File: src/rtl/compress_scheduler.sv
// Output requantization scheduler: captures one block of signed accumulator sums,
// saturate-shifts one lane per cycle to int8, and streams packed 32-bit words.
module compress_scheduler #(
  parameter int SUM_WIDTH = 20,
  parameter int LANES     = 8
) (
  input  logic                         clk,
  input  logic                         rst_n,
  input  logic                         in_valid,
  output logic                         in_ready,
  input  logic [LANES*SUM_WIDTH-1:0]   in_sums,
  output logic                         out_valid,
  input  logic                         out_ready,
  output logic [31:0]                  out_data,
  output logic                         out_last,
  output logic                         busy,
  input  logic                         sat_clr,
  output logic [15:0]                  sat_count
);

  localparam int LW = $clog2(LANES);
  localparam int HW = SUM_WIDTH - 8;

  typedef enum logic [1:0] {IDLE, PACK, SEND} state_t;

  state_t                       state, state_nxt;
  logic [LW-1:0]                lane;
  logic [LANES*SUM_WIDTH-1:0]   blk_buf;
  logic [HW-1:0]                lane_hi;
  logic                         lane_sat;
  logic [7:0]                   lane_byte;
  logic                         accept;

  assign accept = (state == IDLE) && in_valid;

  // Shared compress stage: the lane counter selects which buffered sum feeds it.
  always_comb begin
    // NOTE: every combinational output gets a default first so no path can infer a latch.
    lane_hi   = blk_buf[lane*SUM_WIDTH + 8 +: HW];
    lane_sat  = !((&lane_hi[HW-1:7]) || !(|lane_hi[HW-1:7]));
    lane_byte = lane_hi[7:0];
    if (lane_sat)
      lane_byte = lane_hi[HW-1] ? 8'h80 : 8'h7F;
  end

  always_ff @(posedge clk or negedge rst_n) begin
    // NOTE: sequential state uses non-blocking assignments so all registers update together.
    if (!rst_n) state <= IDLE;
    else        state <= state_nxt;
  end

  always_comb begin
    state_nxt = state;
    in_ready  = 1'b0;
    out_valid = 1'b0;
    busy      = 1'b1;
    case (state)
      IDLE: begin
        in_ready = 1'b1;
        busy     = 1'b0;
        if (in_valid) state_nxt = PACK;
      end
      PACK: begin
        if (lane[1:0] == 2'd3) state_nxt = SEND;
      end
      SEND: begin
        out_valid = 1'b1;
        if (out_ready) state_nxt = out_last ? IDLE : PACK;
      end
      default: state_nxt = IDLE;
    endcase
  end

  // NOTE: the block buffer has no reset; it is always written on accept before it is read.
  always_ff @(posedge clk) begin
    if (accept) blk_buf <= in_sums;
  end

  always_ff @(posedge clk or negedge rst_n) begin
    if (!rst_n) begin
      lane     <= '0;
      out_data <= '0;
      out_last <= 1'b0;
    end else begin
      if (accept) lane <= '0;
      if (state == PACK) begin
        out_data[8*lane[1:0] +: 8] <= lane_byte;
        lane                       <= lane + 1'b1;
        if (lane[1:0] == 2'd3) out_last <= (lane == LW'(LANES-1));
      end
      if ((state == SEND) && out_ready) out_last <= 1'b0;
    end
  end

  // Clear takes priority, so an increment in the clear cycle is dropped.
  always_ff @(posedge clk or negedge rst_n) begin
    if (!rst_n)
      sat_count <= '0;
    else if (sat_clr)
      sat_count <= '0;
    else if ((state == PACK) && lane_sat && (sat_count != 16'hFFFF))
      sat_count <= sat_count + 16'd1;
  end

endmodule

File: config.mk
export PLATFORM = sky130hd
export DESIGN_NAME = compress_scheduler
export DESIGN_NICKNAME = d
export VERILOG_FILES = /design/src/rtl/compress_scheduler.sv
export SDC_FILE = /design/constraint.sdc
export NUM_CORES = 1
export LEC_CHECK = 0
export CAP_MARGIN = 20
export CORE_ASPECT_RATIO = 1.1
export CORE_MARGIN = 2
export CORE_UTILIZATION = 41
export CTS_CLUSTER_SIZE = 24
export DETAILED_ROUTE_END_ITERATION = 8
export PLACE_DENSITY = 0.85
export SKIP_CTS_REPAIR_TIMING = 1
export SLEW_MARGIN = 20
export SYNTH_ARGS = -nofsm -noshare
export SYNTH_HDL_FRONTEND = slang
export SYNTH_SLANG_ARGS = --single-unit
File: constraint.sdc
create_clock -name clk -period 3.85 [get_ports clk]
set_clock_uncertainty 0.15 [all_clocks]
set_input_delay 0.9625 -clock clk [delete_from_list [all_inputs] [get_ports clk]]
set_output_delay 0.9625 -clock clk [all_outputs]
set_load 0.05 [all_outputs]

* **THE PROBLEM**
Go through the records above. Copy each line in which the string "IDLE" appears.

* **WRITTEN REPLY**
  typedef enum logic [1:0] {IDLE, PACK, SEND} state_t;
  assign accept = (state == IDLE) && in_valid;
    if (!rst_n) state <= IDLE;
      IDLE: begin
        if (out_ready) state_nxt = out_last ? IDLE : PACK;
      default: state_nxt = IDLE;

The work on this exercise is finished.